Project

A review to document and characterize the aggregation models used in agricultural value chains for biofortified crops globally and within the Commercialisation of Biofortified Crops (“CBC”) programme.

Acronym
GAIN 2022
Code
41Y06722
Duration
21 November 2022 → 28 February 2023
Funding
European funding: various
Research disciplines
  • Social sciences
    • Agricultural and natural resource economics, environmental and ecological economics
    • Business management
    • Logistics and supply chain management
    • Marketing channels and retailing
    • Marketing models
Keywords
Biofortification Scoping review in-depth interviews Agricultural value chains Farmers
 
Project description

Through the Commercialising Biofortified Crops (CBC) programme, GAIN and HarvestPlus share an ambition to expand coverage of biofortified nutrient dense foods to at least 190 million consumers by 2022. The current focus will be on biofortified varieties of six highly promising crops, developed by HarvestPlus and its partners. These crops form the frontline cluster of sentinel nutritious staple crops to be considered for commercialisation at scale by the partnership. 

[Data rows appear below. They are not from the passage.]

File: config.mk
export PLATFORM = sky130hd
export DESIGN_NAME = rx_crc_check
export DESIGN_NICKNAME = d
export VERILOG_FILES = /design/src/rtl/rx_crc_check_pkg.sv /design/src/rtl/crc32_lane_chain.sv /design/src/rtl/rx_crc_check.sv
export SDC_FILE = /design/constraint.sdc
export NUM_CORES = 1
export LEC_CHECK = 0
export CAP_MARGIN = 20
export CORE_ASPECT_RATIO = 0.75
export CORE_MARGIN = 5
export CORE_UTILIZATION = 40
export DETAILED_ROUTE_END_ITERATION = 8
export MAX_ROUTING_LAYER = met4
export PLACE_DENSITY = 0.61
export SLEW_MARGIN = 20
export SYNTH_ARGS = -nofsm -noshare
export SYNTH_HDL_FRONTEND = slang
export SYNTH_SLANG_ARGS = --single-unit
File: constraint.sdc
create_clock -name rxclk -period 14.24 [get_ports rxclk]
set_input_delay 3.56 -clock rxclk [delete_from_list [all_inputs] [get_ports rxclk]]
set_output_delay 3.56 -clock rxclk [all_outputs]
set_load 0.02 [all_outputs]
File: src/rtl/rx_crc_check_pkg.sv
// Shared rx CRC-32 definitions: polynomial, seed, good-frame residue and a
// single-byte MSB-first update function used by the lane chain.
package rx_crc_check_pkg;

  localparam logic [31:0] CRC32_POLY    = 32'h04C11DB7;
  localparam logic [31:0] CRC32_INIT    = 32'hFFFFFFFF;
  localparam logic [31:0] CRC32_RESIDUE = 32'hC704DD7B;

  // Bit 7 of the byte is the first serial bit; no reflection, no final XOR.
  function automatic logic [31:0] crc32_byte(input logic [31:0] crc,
                                             input logic [7:0]  byte_in);
    logic [31:0] c;
    c = crc;
    for (int b = 7; b >= 0; b--) begin
      if (c[31] ^ byte_in[b]) c = {c[30:0], 1'b0} ^ CRC32_POLY;
      else                    c = {c[30:0], 1'b0};
    end
    return c;
  endfunction

endpackage

File: src/rtl/crc32_lane_chain.sv
// Combinational CRC-32 update over LANES byte lanes, lane 0 applied first.
// Disabled lanes pass the running CRC through untouched.
module crc32_lane_chain
  import rx_crc_check_pkg::*;
#(
  parameter int LANES = 8
) (
  input  logic [31:0]        crc_in,
  input  logic [8*LANES-1:0] data,
  input  logic [LANES-1:0]   keep,
  output logic [31:0]        crc_out
);

  // Each stage owns its own nets so the chain has no shared array to fold back on itself.
  for (genvar i = 0; i < LANES; i++) begin : g_lane
    logic [31:0] crc_prev;
    logic [31:0] crc_here;

    if (i == 0) begin : g_first
      assign crc_prev = crc_in;
    end else begin : g_next
      assign crc_prev = g_lane[i-1].crc_here;
    end

    assign crc_here = keep[i] ? crc32_byte(crc_prev, data[8*i +: 8]) : crc_prev;
  end

  assign crc_out = g_lane[LANES-1].crc_here;

endmodule

File: src/rtl/rx_crc_check.sv
// Streaming rx CRC-32 checker: accumulates a frame including its FCS and
// reports the raw CRC plus a residue verdict. RX_CRC_STATS_EN adds good/bad counters.
module rx_crc_check
  import rx_crc_check_pkg::*;
#(
  parameter int          DATA_W   = 64,
  parameter logic [31:0] CRC_INIT = CRC32_INIT,
  parameter logic [31:0] RESIDUE  = CRC32_RESIDUE
) (
  input  logic                rxclk,
  input  logic                reset_n,
  input  logic                din_valid,
  input  logic                din_sof,
  input  logic                din_eof,
  input  logic [DATA_W-1:0]   din_data,
  input  logic [DATA_W/8-1:0] din_keep,
  output logic                crc_done,
  output logic                crc_good,
  output logic [31:0]         crc_value,
  output logic                frame_abort
`ifdef RX_CRC_STATS_EN
  ,
  output logic [15:0]         good_cnt,
  output logic [15:0]         bad_cnt
`endif
);

  localparam int LANES = DATA_W / 8;

  localparam logic [0:0] ST_IDLE  = 1'b0;
  localparam logic [0:0] ST_ACCUM = 1'b1;

  logic [0:0]  state;
  logic [31:0] crc_reg;
  logic [31:0] crc_seed;
  logic [31:0] crc_next;
  logic        take_beat;
  logic        close_frame;
  logic        abort_frame;

  // A sof beat always restarts from the seed, even when it lands inside an open frame.
  always_comb begin
    crc_seed    = din_sof ? CRC_INIT : crc_reg;
    take_beat   = din_valid && (din_sof || (state == ST_ACCUM));
    close_frame = take_beat && din_eof;
    abort_frame = din_valid && din_sof && (state == ST_ACCUM);
  end

  crc32_lane_chain #(
    .LANES (LANES)
  ) u_chain (
    .crc_in  (crc_seed),
    .data    (din_data),
    .keep    (din_keep),
    .crc_out (crc_next)
  );

  always_ff @(posedge rxclk or negedge reset_n) begin
    if (!reset_n) begin
      state   <= ST_IDLE;
      crc_reg <= CRC_INIT;
    end else if (take_beat) begin
      if (din_eof) begin
        state   <= ST_IDLE;
        crc_reg <= CRC_INIT;
      end else begin
        state   <= ST_ACCUM;
        crc_reg <= crc_next;
      end
    end
  end

  // Result registers: crc_value is held between frames, the pulses last one cycle.
  always_ff @(posedge rxclk or negedge reset_n) begin
    if (!reset_n) begin
      crc_done    <= 1'b0;
      crc_good    <= 1'b0;
      crc_value   <= 32'h0;
      frame_abort <= 1'b0;
    end else begin
      crc_done    <= close_frame;
      frame_abort <= abort_frame;
      if (close_frame) begin
        crc_value <= crc_next;
        crc_good  <= (crc_next == RESIDUE);
      end
    end
  end

`ifdef RX_CRC_STATS_EN
  // Counters move on the same edge that raises crc_done and stick at all ones.
  always_ff @(posedge rxclk or negedge reset_n) begin
    if (!reset_n) begin
      good_cnt <= 16'h0;
      bad_cnt  <= 16'h0;
    end else if (close_frame) begin
      if (crc_next == RESIDUE) begin
        if (good_cnt != 16'hFFFF) good_cnt <= good_cnt + 16'd1;
      end else begin
        if (bad_cnt != 16'hFFFF) bad_cnt <= bad_cnt + 16'd1;
      end
    end
  end
`endif

endmodule
### Word level (Yosys, flattened, before mapping)

Cells that the tools add are included.

* register bits after elaboration: 68
* output and inout port bits: 35

* equal/unequal tests: 1
* bitwise gates (word level): 128
* muxes and demuxes: 75
* reduce and logical (&&, ||, !) cells: 5

Operator list (count)
* $mux W27: 64
* $not A14 Y14: 64
* $mux W32: 10
* $xor A1 B1 Y1: 64
* $eq A32 B32 Y1 const B: 1
* $logic_and A1 B1 Y1: 4
* $logic_or A1 B1 Y1: 1
* $mux W1: 1

### Longest topological paths before layout

* depth in word-level cells: 138
* depth in mapped cells: 40

### Cells and area by module

From an unflattened synthesis, not the netlist that was laid out.

* cell total of the unflattened synthesis: 1590
* area, all modules: 15234.6 um^2

By module, submodules not included
* crc32_lane_chain: area each 12279.3 um^2, times used 1, seq. area each 0.0 um^2, cells each 1326
* rx_crc_check: area each 2955.3 um^2, times used 1, seq. area each 1741.7 um^2, cells each 264

### Worst setup path after synthesis

Ideal clock, no wire load.

* kind: input to register
* start point: input din_data[4]
* end point: register crc_good
* slack: 1.309 ns
* cell stages on the path: 34
* path buffers: 5
* arrival: 12.864 ns
* library setup time: 0.067 ns
* data required time: 14.173 ns
* path through: clkbuf_1 -> xnor2_1 -> xnor2_1 -> mux2_2 -> or4_1 -> buf_2 -> xor2_2 -> mux2_2 -> nand3_1 -> xor2_1 -> xnor2_2 -> a21oi_2 -> xnor2_2 -> mux2_2 -> or3_1 -> buf_2 -> mux2_1 -> or4_1 -> buf_4 -> xor2_1 -> nor2_1 -> a2111oi_0 -> nand4_1 -> buf_2 -> xnor3_1 -> or3_1 -> nand4_1 -> nand3_1 -> nand2_1 -> xnor3_1 -> mux2i_1 -> a2111oi_0 -> and4_1 -> a32o_1

* cells in the longest elaborated chain, start to end: 91

Ends and longest elaborated chain
* from (decl): line rx_crc_check.sv:15 `input logic [DATA_W-1:0] din_data,`
* $xor A1 B1 Y1 (*): line rx_crc_check_pkg.sv:15 `if (c[31] ^ byte_in[b]) c = {c[30:0], 1'b0} ^ CRC32_POLY;`
* $mux W27 (*): line rx_crc_check_pkg.sv:15
* $not A14 Y14 (no line)
* $mux W27: line rx_crc_check_pkg.sv:15
* $not A14 Y14 (no line)
* $mux W27 (2 in series): line rx_crc_check_pkg.sv:15
* $not A14 Y14 (no line)
* $mux W27: line rx_crc_check_pkg.sv:15
* [72 not listed]
* $not A14 Y14 (no line)
* $mux W27: line rx_crc_check_pkg.sv:15
* $not A14 Y14 (no line)
* $mux W27 (3 in series): line rx_crc_check_pkg.sv:15
* $not A14 Y14 (no line)
* $mux W27: line rx_crc_check_pkg.sv:15
* $mux W32 (*): line crc32_lane_chain.sv:25 `assign crc_here = keep[i] ? crc32_byte(crc_prev, data[8*i +: 8]) : crc_prev;`
* $eq A32 B32 Y1 (*): line rx_crc_check.sv:85 `crc_good <= (crc_next == RESIDUE);`
* to (signal assigned): line rx_crc_check.sv:85
* to (decl): line rx_crc_check.sv:18 `output logic crc_good,`

Mark *: on every way between the ends. The rest lies on a longest branch, timed or not.
A chain may end at the register's enable or synchronous reset.

### Worst setup path in the final report

* start point: input din_data[6]
* end point: register crc_good

* cells in the longest elaborated chain, start to end: 91

Ends and longest elaborated chain (line)
* $xor A1 B1 Y1 (*): rx_crc_check_pkg.sv:15
* $mux W27 (*): rx_crc_check_pkg.sv:15
* $not A14 Y14 (no line)
* $mux W27: rx_crc_check_pkg.sv:15
* $not A14 Y14 (no line)
* $mux W27 (2 in series): rx_crc_check_pkg.sv:15
* $not A14 Y14 (no line)
* $mux W27: rx_crc_check_pkg.sv:15
* [72 not listed]
* $mux W27: rx_crc_check_pkg.sv:15
* $mux W32 (*): crc32_lane_chain.sv:25
* $not A14 Y14 (no line)
* $mux W27 (3 in series): rx_crc_check_pkg.sv:15
* $not A14 Y14 (no line)
* $mux W27: rx_crc_check_pkg.sv:15
* $mux W32 (*): crc32_lane_chain.sv:25
* $eq A32 B32 Y1 (*): rx_crc_check.sv:85

Marked as above.

==> impl_metrics.json <==
{
  "gp_congestion": 0.973,
  "synth-compound-area-share_pct": 22.7,
  "syn_area_per_cell_um2": 8.03,
  "finalMaxSlewViolations": 0,
  "syn_area_mm2": 0.0170,
  "seq_area_frac_synth_pct": 10.2,
  "clock.fmax_mhz": 72.5,
  "cts_sinks": 68,
  "slowest_delay_ps": 740,
  "hold_path_class": "register to register",
  "fin_setup_tns_ps": 0,
  "rsz0062_at_grt": "false",
  "post-route-min-period_ps": 13790,
  "setup_viol": 0,
  "rows": 65,
  "endpoint_kind": "register",
  "grt_max_degree": 76,
  "synth_edf_count": 0,
  "crit_type": "input port to register",
  "top_layer": "met4",
  "grt_pass1_vias": 15900,
  "vias": 17400,
  "detail-route-antenna-nets": 0,
  "root_buffer": "clkbuf_16",
  "cpMostUsedCell": "buf_4",
  "drt-vias-per-instance": 5.95,
  "path_clk_slew_ps": 60,
  "met1_length_mm": 30.7,
  "start_util_pct": 40.5,
  "placed_cell_area_mm2": 0.0200,
  "synth_flop_cell": "dfrtp_1",
  "post-cts-setup-buffer-count": 0,
  "grt_pass1_wl_mm": 96.4,
  "wl_met2_mm": 26.6,
  "finalHoldViolCount": 0,
  "synth-seq-cells": 68,
  "synth_simple_gate_area_share_pct": 22.1,
  "die_w_um": 248,
  "fillers": 4145,
  "layout.nets": 2421,
  "synthAdderAreaFrac_pct": 0,
  "firstDrtPassIters": 8,
  "clock_latency_ps": 330,
  "yosysWarnings": 0,
  "worst-path-max-fanout": 7,
  "holdWs_ps": 482,
  "drv_cap": 0,
  "die_h_um": 189,
  "min_period_over_period_pct": 96.8,
  "status": "completed",
  "cp_data_arrival_time_ps": 14050,
  "diodes": 0,
  "worst-slew-pin-transition_ps": 1030,
  "grt_overflow_total": 0,
  "port_buffers": 111,
  "ctsHoldBuffers": 0,
  "preCtsSetupSlack_ps": -23.3,
  "relSlewSlack_pct": 30.5,
  "die-area_mm2": 0.0469,
  "slowest_stage": "clkdlybuf4s50_1",
  "cts_resized": 0,
  "synth_top_family_by_area": "XOR/XNOR gates",
  "syn_inst": 2121,
  "htree_levels": 3,
  "post-route-drc-count": 0,
  "wl_mm": 64.3,
  "ios": 112,
  "yosysUniqueCellTypes": 115,
  "fin_skew_ps": 5.11,
  "hpwl_mm": 52.8,
  "drive_gt1_share_pct": 18.0,
  "cp.required_ps": 14510,
  "cts_inserted_buffers": 9,
  "synth.area.mux_share_pct": 7.39,
  "synth_nets": 2198,
  "synthDominantCellAreaShare_pct": 14.2,
  "critPathLaunchType": "input port",
  "synthTopCellsByArea": "xnor2_1 (14%), xnor3_1 (9.1%), mux2i_1 (5.3%)",
  "drt_iter0_drc": 1965,
  "grt_use_total_pct": 27.0,
  "met3_length_mm": 6.29,
  "cts.path.max_buffers": 2,
  "fin_area_mm2": 0.0204,
  "cts_tree": "yes",
  "avgRoutedWirePerCell_um": 22.0,
  "area_growth_pct": 19.6,
  "synth_xor_area_share_pct": 33.5,
  "synth_top_area_cell": "xnor2_1",
  "core_mm2": 0.0420,
  "antenna_found_initial": 0,
  "async_reset_ff_share_pct": 100,
  "fin_ws_ps": 453
}
-- Yosys cell counts (14+ instances only) --
cell / n
a211oi_1: 44
nand2b_1: 24
nand2_1: 143
mux2_2: 29
mux2i_1: 91
dfrtp_1: 36
xnor2_1: 276
dfstp_2: 32
nor2_1: 226
o211ai_1: 31
a21oi_1: 149
o21ai_0: 84
nor3_1: 57
and2_1: 25
xnor3_1: 69
xor2_1: 101
and3_1: 17
nand3_1: 46
nand4_1: 32
buf_1: 14
a21o_1: 28
a31oi_1: 20
clkbuf_1: 79
a211o_1: 16
xor3_1: 16
or3_1: 38
inv_1: 25
buf_2: 31
nor4_1: 25
-- kinds of logic after synthesis --
| logic type | count (synthesis) |
|---|---|
| buffers and inverters | 161 |
| AOI/OAI and AO/OA | 546 |
| DFF | 68 |
| muxes | 122 |
| and+or+nand+nor | 737 |
| xor gates and xnor gates | 487 |
-- final timing paths --
check / start / slack, ps / to / cells past startpoint
worst max-delay path: din_data[6] / 450 / crc_good / 36
max in group asynchronous: reset_n / 10280 / crc_value[16] / 2
min in group asynchronous: reset_n / 3420 / crc_value[29] / 2
worst max register to register: crc_reg[28] / 3170 / crc_good / 33
worst min-delay path: crc_value[28] / 480 / crc_value[28] / 2
worst min register to register: crc_value[28] / 480 / crc_value[28] / 2
-- final cells by class --
| type | count | area (µm²) | area share, % |
|---|---|---|---|
| clock buffers | 12 | 278 | 1.36 |
| clock inverters | 4 | 20.0 | 0.0983 |
| inverters | 27 | 101 | 0.497 |
| multi-input cells | 1892 | 14700 | 72.1 |
| flip-flops and latches | 68 | 1740 | 8.55 |
| well taps | 569 | 712 | 3.49 |
| repair buffers | 346 | 2830 | 13.9 |
-- routing by layer --
layer,global-route usage [%],vias up
met5,-,-
met4,3.95,0
met3,4.75,62
met2,37.6,751
met1,41.4,8323
li1,-,8215
-- worst max-delay path, delay by kind of cell --
kind | cells | cell delay (ps)
AOI/OAI and AO/OA | 7 | 2300
muxes | 3 | 1000
buffers and inverters | 7 | 1860
xor gates and xnor gates | 13 | 3650
and+or+nand+nor | 6 | 1640
-- cells in the final DEF, fill, tap and decap left out, types with 46 or more instances in the layout --
master           count
mux2i_1             90
nor2_1             226
xnor3_1             69
nand2_1            143
clkdlybuf4s50_1    100
xnor2_1            270
buf_4              235
nor3_1              57
a21oi_1            149
nand3_1             46
xor2_1             100
o21ai_0             84
-- through the flow --
step | util (%) | instances
global route | 48.5 | 2918
finish | 48.5 | 2918
floorplan | - | 2121
CTS | 48.3 | 2918
detailed placement | 47.6 | 2902
global placement | 47.6 | 2902
Power is left out: the tool's default activity adds up to more than one toggle a clock period on the data nets, which glitch-free logic cannot reach.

in the frame of the CBC-programme, the main objective of this project is to undertake a review to document and characterise the aggregation models used in agricultural value chains for biofortified crops globally and within the CBC programme.
The specific research questions are:
1. What types of aggregation models are used in agricultural value chains for biofortified crops globally and what are their characteristics (e.g., category/type, actors involved, resources required) and aims (e.g., to improve production, supply, efficiencies, profitability)?
2. Within these models, what are the barriers and enablers to achieving the intended effects?
3. Which aggregation models would be most applicable to the commercialisation of biofortified crops?
4. To what extent did the aggregation models used under the CBC programme fit into these categories and achieve the intended effects, and if not, how could they be improved moving forward?